WHAT IS BEING ASKED
Return every line below in which "unset" appears.

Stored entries
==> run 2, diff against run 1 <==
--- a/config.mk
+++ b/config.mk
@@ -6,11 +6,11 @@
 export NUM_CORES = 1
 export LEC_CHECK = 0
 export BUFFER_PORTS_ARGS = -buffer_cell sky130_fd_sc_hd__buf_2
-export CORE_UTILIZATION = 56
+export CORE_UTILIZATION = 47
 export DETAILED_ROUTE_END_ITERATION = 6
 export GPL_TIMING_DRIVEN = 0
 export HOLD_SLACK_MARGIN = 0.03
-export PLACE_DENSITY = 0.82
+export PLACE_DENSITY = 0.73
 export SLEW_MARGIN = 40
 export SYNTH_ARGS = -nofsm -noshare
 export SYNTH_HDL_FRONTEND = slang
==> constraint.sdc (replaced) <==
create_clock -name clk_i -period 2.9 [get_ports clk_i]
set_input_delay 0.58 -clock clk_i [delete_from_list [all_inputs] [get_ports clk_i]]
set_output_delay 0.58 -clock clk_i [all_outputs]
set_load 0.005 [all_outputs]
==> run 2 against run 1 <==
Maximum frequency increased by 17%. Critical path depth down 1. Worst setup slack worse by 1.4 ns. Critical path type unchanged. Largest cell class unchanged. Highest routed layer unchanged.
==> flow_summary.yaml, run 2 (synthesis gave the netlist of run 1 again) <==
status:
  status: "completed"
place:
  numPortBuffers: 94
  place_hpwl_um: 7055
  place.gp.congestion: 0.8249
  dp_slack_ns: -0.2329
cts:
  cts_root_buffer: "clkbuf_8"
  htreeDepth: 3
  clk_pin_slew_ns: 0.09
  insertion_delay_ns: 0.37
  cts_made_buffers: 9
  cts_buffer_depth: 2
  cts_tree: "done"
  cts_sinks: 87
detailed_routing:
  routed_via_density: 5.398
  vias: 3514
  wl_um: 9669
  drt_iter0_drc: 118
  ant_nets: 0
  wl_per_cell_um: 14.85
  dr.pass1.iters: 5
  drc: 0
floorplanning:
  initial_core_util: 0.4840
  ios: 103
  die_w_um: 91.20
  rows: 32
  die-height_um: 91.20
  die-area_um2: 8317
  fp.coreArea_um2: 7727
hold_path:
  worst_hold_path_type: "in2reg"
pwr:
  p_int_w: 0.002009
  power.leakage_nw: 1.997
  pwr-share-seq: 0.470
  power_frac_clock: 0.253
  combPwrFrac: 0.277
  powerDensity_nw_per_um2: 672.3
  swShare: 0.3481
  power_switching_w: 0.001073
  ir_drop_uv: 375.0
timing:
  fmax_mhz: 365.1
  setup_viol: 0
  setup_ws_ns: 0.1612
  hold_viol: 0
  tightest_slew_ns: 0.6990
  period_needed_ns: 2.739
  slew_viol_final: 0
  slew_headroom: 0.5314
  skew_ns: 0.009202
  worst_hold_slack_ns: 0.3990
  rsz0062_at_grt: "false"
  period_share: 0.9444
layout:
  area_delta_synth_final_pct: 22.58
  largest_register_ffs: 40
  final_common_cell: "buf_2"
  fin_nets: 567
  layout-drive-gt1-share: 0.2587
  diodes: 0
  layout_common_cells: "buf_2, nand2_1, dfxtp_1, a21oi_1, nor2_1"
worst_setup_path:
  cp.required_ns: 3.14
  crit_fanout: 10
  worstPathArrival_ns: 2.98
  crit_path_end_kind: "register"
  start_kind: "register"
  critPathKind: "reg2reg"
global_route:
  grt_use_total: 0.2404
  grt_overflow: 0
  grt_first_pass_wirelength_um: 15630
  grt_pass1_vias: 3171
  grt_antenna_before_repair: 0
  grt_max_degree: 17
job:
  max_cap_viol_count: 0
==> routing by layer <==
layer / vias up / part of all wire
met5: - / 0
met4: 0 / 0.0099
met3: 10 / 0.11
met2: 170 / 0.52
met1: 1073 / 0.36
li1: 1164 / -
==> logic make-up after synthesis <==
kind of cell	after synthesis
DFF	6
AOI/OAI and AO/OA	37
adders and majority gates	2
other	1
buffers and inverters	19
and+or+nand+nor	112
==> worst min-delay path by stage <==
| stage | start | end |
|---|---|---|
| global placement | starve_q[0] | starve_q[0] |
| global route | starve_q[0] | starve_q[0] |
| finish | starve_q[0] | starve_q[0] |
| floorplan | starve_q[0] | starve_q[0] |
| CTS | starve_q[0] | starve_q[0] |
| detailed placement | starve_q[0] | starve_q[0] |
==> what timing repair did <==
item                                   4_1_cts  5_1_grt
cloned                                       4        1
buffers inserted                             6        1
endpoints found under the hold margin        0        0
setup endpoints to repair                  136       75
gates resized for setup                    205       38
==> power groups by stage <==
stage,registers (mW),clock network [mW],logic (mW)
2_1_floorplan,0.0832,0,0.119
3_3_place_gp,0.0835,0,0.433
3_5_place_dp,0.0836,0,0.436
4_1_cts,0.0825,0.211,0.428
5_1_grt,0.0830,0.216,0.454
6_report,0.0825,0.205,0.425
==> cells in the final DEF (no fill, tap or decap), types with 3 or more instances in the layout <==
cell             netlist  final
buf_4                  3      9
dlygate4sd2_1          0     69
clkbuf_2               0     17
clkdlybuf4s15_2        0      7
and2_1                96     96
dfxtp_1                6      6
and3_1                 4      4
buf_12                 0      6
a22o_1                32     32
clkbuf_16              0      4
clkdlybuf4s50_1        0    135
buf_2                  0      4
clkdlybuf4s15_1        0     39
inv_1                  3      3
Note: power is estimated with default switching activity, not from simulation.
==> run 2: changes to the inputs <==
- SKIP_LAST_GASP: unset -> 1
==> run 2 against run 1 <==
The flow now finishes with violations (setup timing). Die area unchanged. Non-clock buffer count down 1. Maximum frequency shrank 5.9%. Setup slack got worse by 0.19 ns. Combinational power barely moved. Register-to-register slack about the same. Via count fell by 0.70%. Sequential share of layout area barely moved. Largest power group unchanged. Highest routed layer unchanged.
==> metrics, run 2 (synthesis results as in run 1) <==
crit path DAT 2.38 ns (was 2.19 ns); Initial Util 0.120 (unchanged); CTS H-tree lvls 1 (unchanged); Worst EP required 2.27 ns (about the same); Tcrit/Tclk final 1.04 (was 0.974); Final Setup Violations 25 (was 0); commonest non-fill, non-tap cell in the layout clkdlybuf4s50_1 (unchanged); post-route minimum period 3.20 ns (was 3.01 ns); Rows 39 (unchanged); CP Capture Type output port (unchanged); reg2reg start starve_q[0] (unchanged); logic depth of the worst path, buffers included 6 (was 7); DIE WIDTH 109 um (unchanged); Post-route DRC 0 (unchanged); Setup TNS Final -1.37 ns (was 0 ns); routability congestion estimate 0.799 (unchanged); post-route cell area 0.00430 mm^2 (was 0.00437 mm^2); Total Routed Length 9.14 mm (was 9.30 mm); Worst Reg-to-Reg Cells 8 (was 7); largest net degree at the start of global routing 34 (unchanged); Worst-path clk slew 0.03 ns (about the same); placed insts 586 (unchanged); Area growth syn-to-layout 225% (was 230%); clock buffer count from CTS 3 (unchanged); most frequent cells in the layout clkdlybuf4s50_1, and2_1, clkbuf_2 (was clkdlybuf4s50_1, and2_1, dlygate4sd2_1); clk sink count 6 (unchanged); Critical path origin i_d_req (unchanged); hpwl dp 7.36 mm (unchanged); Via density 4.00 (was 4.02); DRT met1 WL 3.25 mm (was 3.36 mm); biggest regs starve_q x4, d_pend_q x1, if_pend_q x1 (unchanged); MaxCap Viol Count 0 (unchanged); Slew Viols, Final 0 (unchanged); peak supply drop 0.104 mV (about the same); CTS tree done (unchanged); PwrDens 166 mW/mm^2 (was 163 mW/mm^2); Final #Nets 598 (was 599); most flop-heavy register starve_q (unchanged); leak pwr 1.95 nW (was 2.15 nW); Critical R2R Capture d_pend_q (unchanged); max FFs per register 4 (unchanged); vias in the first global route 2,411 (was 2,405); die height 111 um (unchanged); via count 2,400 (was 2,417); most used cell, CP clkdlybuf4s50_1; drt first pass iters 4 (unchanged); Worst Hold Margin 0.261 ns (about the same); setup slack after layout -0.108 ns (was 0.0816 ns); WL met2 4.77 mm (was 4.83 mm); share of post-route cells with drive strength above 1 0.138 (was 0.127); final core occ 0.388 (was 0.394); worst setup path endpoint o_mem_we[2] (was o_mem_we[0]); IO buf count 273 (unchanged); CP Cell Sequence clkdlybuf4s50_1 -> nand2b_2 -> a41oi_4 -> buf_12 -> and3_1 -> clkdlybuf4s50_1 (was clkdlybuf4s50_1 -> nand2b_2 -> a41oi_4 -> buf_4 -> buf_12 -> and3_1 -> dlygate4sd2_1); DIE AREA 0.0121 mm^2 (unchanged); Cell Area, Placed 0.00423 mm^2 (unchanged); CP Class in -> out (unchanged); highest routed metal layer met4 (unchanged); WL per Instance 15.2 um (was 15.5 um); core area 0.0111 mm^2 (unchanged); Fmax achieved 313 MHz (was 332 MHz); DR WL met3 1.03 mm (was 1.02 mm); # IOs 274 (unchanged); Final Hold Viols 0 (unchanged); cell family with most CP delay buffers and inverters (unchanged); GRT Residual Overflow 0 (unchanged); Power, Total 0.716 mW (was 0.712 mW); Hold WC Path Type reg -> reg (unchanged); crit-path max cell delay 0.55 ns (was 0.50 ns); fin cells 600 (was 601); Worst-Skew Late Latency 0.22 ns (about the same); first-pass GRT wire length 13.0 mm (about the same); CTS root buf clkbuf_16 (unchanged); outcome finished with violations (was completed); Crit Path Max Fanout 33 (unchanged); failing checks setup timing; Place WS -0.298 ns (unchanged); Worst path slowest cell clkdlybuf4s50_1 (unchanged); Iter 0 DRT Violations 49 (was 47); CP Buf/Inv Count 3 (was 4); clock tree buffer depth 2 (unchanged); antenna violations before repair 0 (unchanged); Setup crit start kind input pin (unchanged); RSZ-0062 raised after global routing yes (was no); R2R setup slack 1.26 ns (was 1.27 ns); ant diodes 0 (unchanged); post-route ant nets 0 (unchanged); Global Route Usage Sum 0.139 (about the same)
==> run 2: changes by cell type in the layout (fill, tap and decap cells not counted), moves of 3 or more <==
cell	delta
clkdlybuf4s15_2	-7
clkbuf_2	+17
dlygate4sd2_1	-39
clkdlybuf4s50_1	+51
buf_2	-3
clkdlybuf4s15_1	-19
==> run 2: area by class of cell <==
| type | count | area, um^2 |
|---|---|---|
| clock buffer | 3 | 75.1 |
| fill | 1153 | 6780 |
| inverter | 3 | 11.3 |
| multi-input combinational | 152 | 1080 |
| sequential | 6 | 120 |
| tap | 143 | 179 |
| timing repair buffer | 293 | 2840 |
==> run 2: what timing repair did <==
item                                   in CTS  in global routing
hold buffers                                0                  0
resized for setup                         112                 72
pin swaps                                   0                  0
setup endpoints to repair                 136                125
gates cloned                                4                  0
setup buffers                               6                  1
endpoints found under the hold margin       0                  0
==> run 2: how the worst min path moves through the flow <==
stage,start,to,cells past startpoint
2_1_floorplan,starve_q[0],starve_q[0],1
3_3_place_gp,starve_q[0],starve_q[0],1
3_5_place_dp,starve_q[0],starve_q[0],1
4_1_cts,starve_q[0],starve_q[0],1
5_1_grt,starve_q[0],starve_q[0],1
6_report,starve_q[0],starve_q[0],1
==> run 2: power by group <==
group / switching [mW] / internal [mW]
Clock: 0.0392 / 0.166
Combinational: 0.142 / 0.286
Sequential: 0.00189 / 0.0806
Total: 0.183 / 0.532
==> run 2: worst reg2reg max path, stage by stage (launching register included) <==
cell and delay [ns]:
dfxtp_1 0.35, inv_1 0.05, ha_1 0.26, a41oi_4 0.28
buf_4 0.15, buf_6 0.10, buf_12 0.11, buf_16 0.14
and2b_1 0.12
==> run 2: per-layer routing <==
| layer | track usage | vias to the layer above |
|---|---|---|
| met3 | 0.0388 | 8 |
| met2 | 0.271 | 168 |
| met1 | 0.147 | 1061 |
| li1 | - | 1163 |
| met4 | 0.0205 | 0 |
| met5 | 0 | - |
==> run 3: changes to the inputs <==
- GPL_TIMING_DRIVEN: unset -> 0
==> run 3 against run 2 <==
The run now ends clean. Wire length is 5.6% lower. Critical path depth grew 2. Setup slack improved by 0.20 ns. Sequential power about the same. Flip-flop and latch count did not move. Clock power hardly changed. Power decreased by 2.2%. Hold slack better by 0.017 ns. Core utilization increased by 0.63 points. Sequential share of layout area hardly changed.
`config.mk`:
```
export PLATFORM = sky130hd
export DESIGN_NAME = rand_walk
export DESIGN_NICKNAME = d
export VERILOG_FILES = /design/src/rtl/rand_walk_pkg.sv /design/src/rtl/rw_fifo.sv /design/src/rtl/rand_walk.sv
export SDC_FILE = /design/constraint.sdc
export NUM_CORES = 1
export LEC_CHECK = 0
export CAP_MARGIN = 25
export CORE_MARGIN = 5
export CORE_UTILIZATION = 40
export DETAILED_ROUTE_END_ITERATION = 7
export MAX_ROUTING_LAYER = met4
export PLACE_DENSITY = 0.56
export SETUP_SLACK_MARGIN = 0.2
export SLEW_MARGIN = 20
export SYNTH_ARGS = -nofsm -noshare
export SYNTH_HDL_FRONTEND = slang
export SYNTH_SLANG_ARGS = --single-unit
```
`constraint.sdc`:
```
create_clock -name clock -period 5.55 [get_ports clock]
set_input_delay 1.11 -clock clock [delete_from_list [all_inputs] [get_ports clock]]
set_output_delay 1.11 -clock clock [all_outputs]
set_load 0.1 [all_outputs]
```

OUTPUT OF THE EXERCISE
- SKIP_LAST_GASP: unset -> 1
- GPL_TIMING_DRIVEN: unset -> 0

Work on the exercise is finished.